Swoje niezadowolenie z dotychczasowego przebiegu sprawy wyrazili m.in. Piotr Adamowicz, brat zamordowanego prezydenta i Borys Budka, przewodniczący Koalicji Obywatelskiej.
– Wstydem dla państwa polskiego jest to, co się dzieje w tej sprawie, bo dzieje się naprawdę niewiele. Zwracam się z apelem do opozycji parlamentarnej o współdziałanie. Proszę o to Włodzimierza Czarzastego i Władysława Kosiniaka-Kamysza. Liczę na to, że szybko się porozumiemy i podejmiemy stosowne kroki by zrobić to, co będziemy mogli na tym etapie – apelował Piotr Adamowicz, brat prezydenta.
BĘDZIEMY ŻĄDAĆ INFORMACJI
Śledztwo prowadzone od dwóch lat nie przyniosło konkretnych rezultatów. – To wszystko wymaga wyjaśnienia. Będziemy żądać na najbliższym posiedzeniu sejmu przedstawienia kompleksowej informacji prokuratora generalnego dotyczącego śledztwa ws. zabójstwa Pawła Adamowicza – zapowiedział Borys Budka, przewodniczący KO.
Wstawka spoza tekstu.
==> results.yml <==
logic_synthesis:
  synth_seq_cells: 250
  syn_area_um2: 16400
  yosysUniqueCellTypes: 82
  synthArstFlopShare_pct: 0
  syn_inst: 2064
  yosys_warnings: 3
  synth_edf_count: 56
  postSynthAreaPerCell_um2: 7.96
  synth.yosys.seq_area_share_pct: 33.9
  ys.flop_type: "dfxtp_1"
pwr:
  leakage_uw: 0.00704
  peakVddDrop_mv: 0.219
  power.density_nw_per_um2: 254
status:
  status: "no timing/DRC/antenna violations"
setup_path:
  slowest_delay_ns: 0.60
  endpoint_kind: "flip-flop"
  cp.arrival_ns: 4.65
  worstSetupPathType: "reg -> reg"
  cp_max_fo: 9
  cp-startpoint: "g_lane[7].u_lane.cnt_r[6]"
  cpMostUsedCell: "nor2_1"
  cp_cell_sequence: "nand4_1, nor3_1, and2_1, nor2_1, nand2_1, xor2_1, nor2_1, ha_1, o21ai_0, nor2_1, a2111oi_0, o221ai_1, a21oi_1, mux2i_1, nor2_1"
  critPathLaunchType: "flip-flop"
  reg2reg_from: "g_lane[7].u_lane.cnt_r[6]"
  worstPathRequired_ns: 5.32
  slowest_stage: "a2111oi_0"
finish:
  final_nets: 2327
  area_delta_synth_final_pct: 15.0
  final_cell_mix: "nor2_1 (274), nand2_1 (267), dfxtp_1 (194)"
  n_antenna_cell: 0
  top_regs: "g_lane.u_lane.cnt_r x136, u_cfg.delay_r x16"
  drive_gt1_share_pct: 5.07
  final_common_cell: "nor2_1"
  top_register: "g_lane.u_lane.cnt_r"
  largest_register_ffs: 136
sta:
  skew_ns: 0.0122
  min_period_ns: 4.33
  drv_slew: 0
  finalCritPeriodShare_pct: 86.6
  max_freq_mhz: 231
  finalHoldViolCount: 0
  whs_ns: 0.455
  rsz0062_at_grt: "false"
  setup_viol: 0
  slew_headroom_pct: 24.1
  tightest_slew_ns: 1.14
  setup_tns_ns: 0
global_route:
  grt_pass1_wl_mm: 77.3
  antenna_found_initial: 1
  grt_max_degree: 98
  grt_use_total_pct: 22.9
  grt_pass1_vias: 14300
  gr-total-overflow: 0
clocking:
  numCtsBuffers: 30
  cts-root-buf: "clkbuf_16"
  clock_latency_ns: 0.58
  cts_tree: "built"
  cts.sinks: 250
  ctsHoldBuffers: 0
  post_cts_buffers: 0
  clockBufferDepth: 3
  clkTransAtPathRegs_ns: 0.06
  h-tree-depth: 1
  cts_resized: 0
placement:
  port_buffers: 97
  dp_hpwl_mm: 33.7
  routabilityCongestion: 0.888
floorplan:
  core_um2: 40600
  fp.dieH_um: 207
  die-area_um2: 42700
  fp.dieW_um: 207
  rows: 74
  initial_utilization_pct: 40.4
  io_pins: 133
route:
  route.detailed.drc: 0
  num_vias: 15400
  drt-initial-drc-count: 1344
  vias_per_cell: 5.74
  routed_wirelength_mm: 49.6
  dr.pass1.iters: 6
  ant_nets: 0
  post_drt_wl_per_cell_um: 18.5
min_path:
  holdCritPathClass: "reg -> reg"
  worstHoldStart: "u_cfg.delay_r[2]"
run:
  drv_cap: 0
Zdaniem przewodniczącego trzeba zbadać także, czy w czasie śledztwa nie było nacisków politycznych, by jak najpóźniej ujawnić opinii publicznej materiał zebrany w aktach sprawy. – Dlatego koniecznym wydaje się powołanie sejmowej komisji śledczej, która wyjaśni rolę organów państwa – w szczególności prokuratury w sprawie śledztwa dotyczącego morderstwa prezydenta Gdańska – podkreślił Budka.
ZABÓJCĘ CZEKA KOLEJNE BADANIE PSYCHIATRYCZNE
Zabójca Pawła Adamowicza, Stefan W., wciąż nie został osądzony i przebywa w areszcie. Czeka go po raz trzeci przebadanie przez biegłych psychiatrów.
Prezydent Gdańska zginął od ciosów nożem. Został zaatakowany na scenie podczas finału Wielkiej Orkiestry Świątecznej Pomocy 13 stycznia 2019 roku. Zmarł dzień później.